The absence of conflicting arcs of type II ensures that the synteny blocks never intersect. Moreover, the absence of conflicting arcs of type I ensures that in each component, the markers can be totally ordered in both genomes. This yields in particular that one anchor is unambiguously present at each extremity, so we have the required property that the extremities of the blocks in each genome are orthologous.
A polynomialtime computation of the blocks is straightforward from the definition: if n is the number of anchors, the computation of the ranks needs the application of a sorting procedure over all anchors in both genomes (in time O(n log n)). Then, the computation of the graph takes time O(n × k), and produces at most k × n arcs. For each arc, detecting conflicts requires the comparison to at most k other arcs or vertices, leading to a total time complexity of O(n × k^{2} + n log n), where k is a fixed parameter (we chose k = 2 in all our experiments).
Discussion on the method
Our method for finding synteny blocks is flexible and outputs totally ordered and nonintersecting kblocks, which is the right entry for the refinement method described in the previous section. Indeed, we build blocks of synteny by chaining orthologous markers that appear in the same order and orientation in the two genomes, but allowing for a number of intervening markers. The maximum degree of flexibility allowed is controlled by one parameter k.
This contrasts with most of the other methods which use two parameters [27–29, 31], one (denoted by d) for the maximum distance allowed between two anchors to be chained and the other (denoted by S), for the minimum size of a block to be retained. However, one should fix d ≤ S to prevent a block from lying inside another one. On the other hand, one should fix d ≥ S, to prevent a block of size less than S, which we thus consider as irrelevant, from breaking a bigger one. This is why we fix d = S, and denote it by k. Actually, these two parameters d and S are often assigned the same value when the methods are applied (see for example [6, 28, 29, 31]).

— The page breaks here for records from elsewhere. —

## src/sv/flash_record_ring_slot_tracker_unit_defines.svh

```systemverilog
// Assertion helpers for the record ring slot tracker.
`ifndef FLASH_RECORD_RING_SLOT_TRACKER_UNIT_DEFINES_SVH
`define FLASH_RECORD_RING_SLOT_TRACKER_UNIT_DEFINES_SVH

// Same-cycle implication, checked out of reset.
`define FRST_ASSERT_IMPL(label, clk_s, rst_s, ante, cons) \
    label: assert property (@(posedge clk_s) disable iff (!rst_s) (ante) |-> (cons)) \
        else $error("frst: same-cycle check failed");

// Next-cycle implication, checked out of reset.
`define FRST_ASSERT_NEXT(label, clk_s, rst_s, ante, cons) \
    label: assert property (@(posedge clk_s) disable iff (!rst_s) (ante) |=> (cons)) \
        else $error("frst: next-cycle check failed");

`endif

```

## src/sv/frst_pkg.sv

```systemverilog
`default_nettype none

package frst_pkg;

    localparam int ADDR_W       = 24;
    localparam int SEQ_W        = 32;
    localparam int ADDR_EXT_W   = ADDR_W + 1;
    localparam int PAGE_BYTES   = 256;
    localparam int SECTOR_BYTES = 4096;

    localparam logic [1:0] REQ_SCAN_FIRST = 2'd0;
    localparam logic [1:0] REQ_SCAN_NEXT  = 2'd1;
    localparam logic [1:0] REQ_SAVE       = 2'd2;
    localparam logic [1:0] REQ_UNUSED     = 2'd3;

    localparam logic CFG_REGION_START = 1'b0;
    localparam logic CFG_REGION_END   = 1'b1;

    typedef logic [ADDR_W-1:0] addr_t;
    typedef logic [SEQ_W-1:0]  seq_t;

    typedef enum logic [1:0] {
        ST_SCAN   = 2'd0,
        ST_FOUND  = 2'd1,
        ST_REINIT = 2'd2,
        ST_SAVED  = 2'd3
    } status_t;

    typedef struct packed {
        addr_t current_slot;
        seq_t  current_seq;
        addr_t scan_addr;
        seq_t  run_seq;
    } trk_state_t;

    typedef struct packed {
        logic    valid;
        status_t status;
        addr_t   slot_addr;
        seq_t    seq;
        logic    erase_sector;
        logic    erase_region;
    } trk_result_t;

endpackage

`default_nettype wire

```

## src/sv/frst_core.sv

```systemverilog
`default_nettype none

module frst_core #(
    parameter int PAGE_BYTES   = frst_pkg::PAGE_BYTES,
    parameter int SECTOR_BYTES = frst_pkg::SECTOR_BYTES
) (
    input  wire logic [1:0]         req_type,
    input  wire logic               id_ok,
    input  wire logic               crc_ok,
    input  wire frst_pkg::seq_t     page_seq,
    input  wire frst_pkg::addr_t    region_start,
    input  wire frst_pkg::addr_t    region_end,
    input  wire frst_pkg::trk_state_t state,
    output frst_pkg::trk_state_t    state_next,
    output frst_pkg::trk_result_t   result
);
    import frst_pkg::*;

    localparam int SECTOR_BITS = $clog2(SECTOR_BYTES);
    localparam logic [ADDR_EXT_W-1:0] PAGE_INC = (ADDR_EXT_W)'(PAGE_BYTES);

    logic [ADDR_EXT_W-1:0] end_ext;
    logic [ADDR_EXT_W-1:0] first_next;
    logic [ADDR_EXT_W-1:0] scan_next;
    logic [ADDR_EXT_W-1:0] save_next;
    seq_t                  run_inc;
    seq_t                  cur_inc;
    addr_t                 save_slot;
    logic                  do_reinit;

    assign end_ext    = {1'b0, region_end};
    assign first_next = {1'b0, region_start} + PAGE_INC;
    assign scan_next  = {1'b0, state.scan_addr} + PAGE_INC;
    assign save_next  = {1'b0, state.current_slot} + PAGE_INC;
    assign run_inc    = state.run_seq + seq_t'(1);
    assign cur_inc    = state.current_seq + seq_t'(1);
    assign save_slot  = (save_next >= end_ext) ? region_start : save_next[ADDR_W-1:0];

    always_comb
    begin
        state_next = state;
        result     = '0;
        do_reinit  = 1'b0;
        unique case (req_type)
            REQ_SCAN_FIRST:
            begin
                if (!id_ok || (first_next >= end_ext))
                begin
                    do_reinit = 1'b1;
                end
                else
                begin
                    state_next.run_seq   = page_seq;
                    state_next.scan_addr = first_next[ADDR_W-1:0];
                    result.valid         = 1'b1;
                    result.status        = ST_SCAN;
                    result.slot_addr     = first_next[ADDR_W-1:0];
                    result.seq           = page_seq;
                end
            end
            REQ_SCAN_NEXT:
            begin
                if (state.scan_addr >= region_end)
                begin
                    do_reinit = 1'b1;
                end
                else if (id_ok && crc_ok && (page_seq == run_inc))
                begin
                    if (scan_next >= end_ext)
                    begin
                        do_reinit = 1'b1;
                    end
                    else
                    begin
                        state_next.run_seq   = page_seq;
                        state_next.scan_addr = scan_next[ADDR_W-1:0];
                        result.valid         = 1'b1;
                        result.status        = ST_SCAN;
                        result.slot_addr     = scan_next[ADDR_W-1:0];
                        result.seq           = page_seq;
                    end
                end
                else
                begin
                    state_next.current_slot = state.scan_addr - addr_t'(PAGE_BYTES);
                    state_next.current_seq  = state.run_seq;
                    result.valid            = 1'b1;
                    result.status           = ST_FOUND;
                    result.slot_addr        = state.scan_addr - addr_t'(PAGE_BYTES);
                    result.seq              = state.run_seq;
                end
            end
            REQ_SAVE:
            begin
                state_next.current_slot = save_slot;
                state_next.current_seq  = cur_inc;
                result.valid            = 1'b1;
                result.status           = ST_SAVED;
                result.slot_addr        = save_slot;
                result.seq              = cur_inc;
                result.erase_sector     = (save_slot[SECTOR_BITS-1:0] == '0);
            end
            default:
            begin
                result.valid = 1'b0;
            end
        endcase

        if (do_reinit)
        begin
            state_next.current_slot = region_start;
            state_next.current_seq  = '0;
            state_next.scan_addr    = region_start;
            state_next.run_seq      = '0;
            result.valid            = 1'b1;
            result.status           = ST_REINIT;
            result.slot_addr        = region_start;
            result.seq              = '0;
            result.erase_sector     = 1'b0;
            result.erase_region     = 1'b1;
        end
    end

endmodule

`default_nettype wire

```

## src/sv/flash_record_ring_slot_tracker_unit.sv

```systemverilog
// Record ring slot tracker for a wear-levelled flash settings log.
// Request channel (req_valid/req_stall): req_type, id_ok, crc_ok, page_seq.
//   Scan first page, then scan next pages one per transfer; save advances slot.
// Response channel (rsp_valid/rsp_stall): status, slot_addr, seq_out,
//   erase_sector, erase_region. One response per request; unused request
//   code 3 is consumed with no response.
// Config channel (cfg_valid/cfg_ready, always ready): cfg_index 0 writes
//   region start, 1 writes region end. Write only while the block is idle.
// Pipeline: request register, then response register. Throughput: one request
//   per cycle while rsp_stall is low; the state update is a single
//   compare/increment pass in frst_core.
// Receiver stall: the response register holds, and req_stall rises once the
//   request register is also full; no transfer is lost.
// Reset: region start 0, region end 16384, slot and scan position at region
//   start, sequences 0, both channels empty.
`default_nettype none

`include "flash_record_ring_slot_tracker_unit_defines.svh"

module flash_record_ring_slot_tracker_unit #(
    parameter int PAGE_BYTES   = frst_pkg::PAGE_BYTES,
    parameter int SECTOR_BYTES = frst_pkg::SECTOR_BYTES
) (
    input  wire logic            clk,
    input  wire logic            rst_n,
    input  wire logic            req_valid,
    output logic                 req_stall,
    input  wire logic [1:0]      req_type,
    input  wire logic            id_ok,
    input  wire logic            crc_ok,
    input  wire frst_pkg::seq_t  page_seq,
    output logic                 rsp_valid,
    input  wire logic            rsp_stall,
    output logic [1:0]           status,
    output frst_pkg::addr_t      slot_addr,
    output frst_pkg::seq_t       seq_out,
    output logic                 erase_sector,
    output logic                 erase_region,
    input  wire logic            cfg_valid,
    output logic                 cfg_ready,
    input  wire logic            cfg_index,
    input  wire frst_pkg::addr_t cfg_data
);
    import frst_pkg::*;

    addr_t       region_start_reg;
    addr_t       region_end_reg;
    trk_state_t  state_reg;
    trk_state_t  state_next;
    trk_result_t result;

    logic        req_valid_reg;
    logic [1:0]  req_type_reg;
    logic        id_ok_reg;
    logic        crc_ok_reg;
    seq_t        page_seq_reg;

    logic        rsp_valid_reg;
    trk_result_t rsp_reg;

    logic        req_take;
    logic        advance;
    logic        unused_drop;

    assign advance     = !rsp_valid_reg || !rsp_stall;
    assign req_stall   = req_valid_reg && !advance;
    assign req_take    = req_valid && !req_stall;
    assign cfg_ready   = 1'b1;
    assign unused_drop = req_valid_reg && advance && (req_type_reg == REQ_UNUSED);

    frst_core #(
        .PAGE_BYTES   (PAGE_BYTES),
        .SECTOR_BYTES (SECTOR_BYTES)
    ) u_core (
        .req_type     (req_type_reg),
        .id_ok        (id_ok_reg),
        .crc_ok       (crc_ok_reg),
        .page_seq     (page_seq_reg),
        .region_start (region_start_reg),
        .region_end   (region_end_reg),
        .state        (state_reg),
        .state_next   (state_next),
        .result       (result)
    );

    always_ff @(posedge clk or negedge rst_n)
    begin
        if (!rst_n)
        begin
            region_start_reg <= '0;
            region_end_reg   <= addr_t'(16384);
            state_reg        <= '0;
            req_valid_reg    <= 1'b0;
            rsp_valid_reg    <= 1'b0;
        end
        else
        begin
            if (cfg_valid && cfg_ready)
            begin
                unique case (cfg_index)
                    CFG_REGION_START: region_start_reg <= cfg_data;
                    CFG_REGION_END:   region_end_reg   <= cfg_data;
                    default:          region_start_reg <= region_start_reg;
                endcase
            end
            if (advance || !req_valid_reg)
            begin
                req_valid_reg <= req_take;
            end
            if (advance)
            begin
                rsp_valid_reg <= req_valid_reg && result.valid;
            end
            if (req_valid_reg && advance)
            begin
                state_reg <= state_next;
            end
        end
    end

    always_ff @(posedge clk)
    begin
        if (req_take)
        begin
            req_type_reg <= req_type;
            id_ok_reg    <= id_ok;
            crc_ok_reg   <= crc_ok;
            page_seq_reg <= page_seq;
        end
        if (req_valid_reg && advance)
        begin
            rsp_reg <= result;
        end
    end

    assign rsp_valid    = rsp_valid_reg;
    assign status       = rsp_reg.status;
    assign slot_addr    = rsp_reg.slot_addr;
    assign seq_out      = rsp_reg.seq;
    assign erase_sector = rsp_reg.erase_sector;
    assign erase_region = rsp_reg.erase_region;

    `FRST_ASSERT_IMPL(a_erase_region_is_reinit, clk, rst_n, rsp_valid && erase_region, status == ST_REINIT)
    `FRST_ASSERT_IMPL(a_erase_sector_on_save, clk, rst_n, rsp_valid && erase_sector, status == ST_SAVED)
    `FRST_ASSERT_NEXT(a_unused_code_silent, clk, rst_n, unused_drop, !rsp_valid)

endmodule

`default_nettype wire
```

Flexibility is necessary, at least when dealing with orthologous markers whose orthology has been inferred from alignment methods. Indeed, false positives are quite common in this case, particularly in the presence of paralogous sequences. Thus, some false orthology assignments can generate "false" breakpoints, that is regions which have not been rearranged in either of the two lineages. The greater k is, the more reliable are the synteny blocks since they are supported by more anchors. However, using a bigger k has the drawback of missing small blocks (in number of anchors). The outcome is not only less breakpoints, but also a decrease in the resolution of the remaining breakpoints. In fact, if a block is missed inside a breakpoint, we may not be able to refine it efficiently.
Another outcome of introducing flexibility is that it may produce conflicts. Conflicting arcs represent several chaining possibilities (conflict of type I) or overlapping ones (conflict of type II). Instead of introducing constraints that may not always have an obvious or universal biological meaning, we choose not to solve the conflicts, but instead to discard them. This may seem like a radical solution and, indeed, it produces blocks that are sometimes not as long as they could be if we attempted to solve the conflicts. However, finding the synteny blocks is just one step towards refining the breakpoints and we find preferable to use reliable blocks. The information lost in this initial step will in most cases be recovered in the second step. If removing conflicting arcs implies only the reduction of a block at one of its extremities, the removed extremities on the two genomes will be aligned during the refinement step. On the other hand, if removing conflicting arcs implies missing a whole block, this block will probably not be recovered.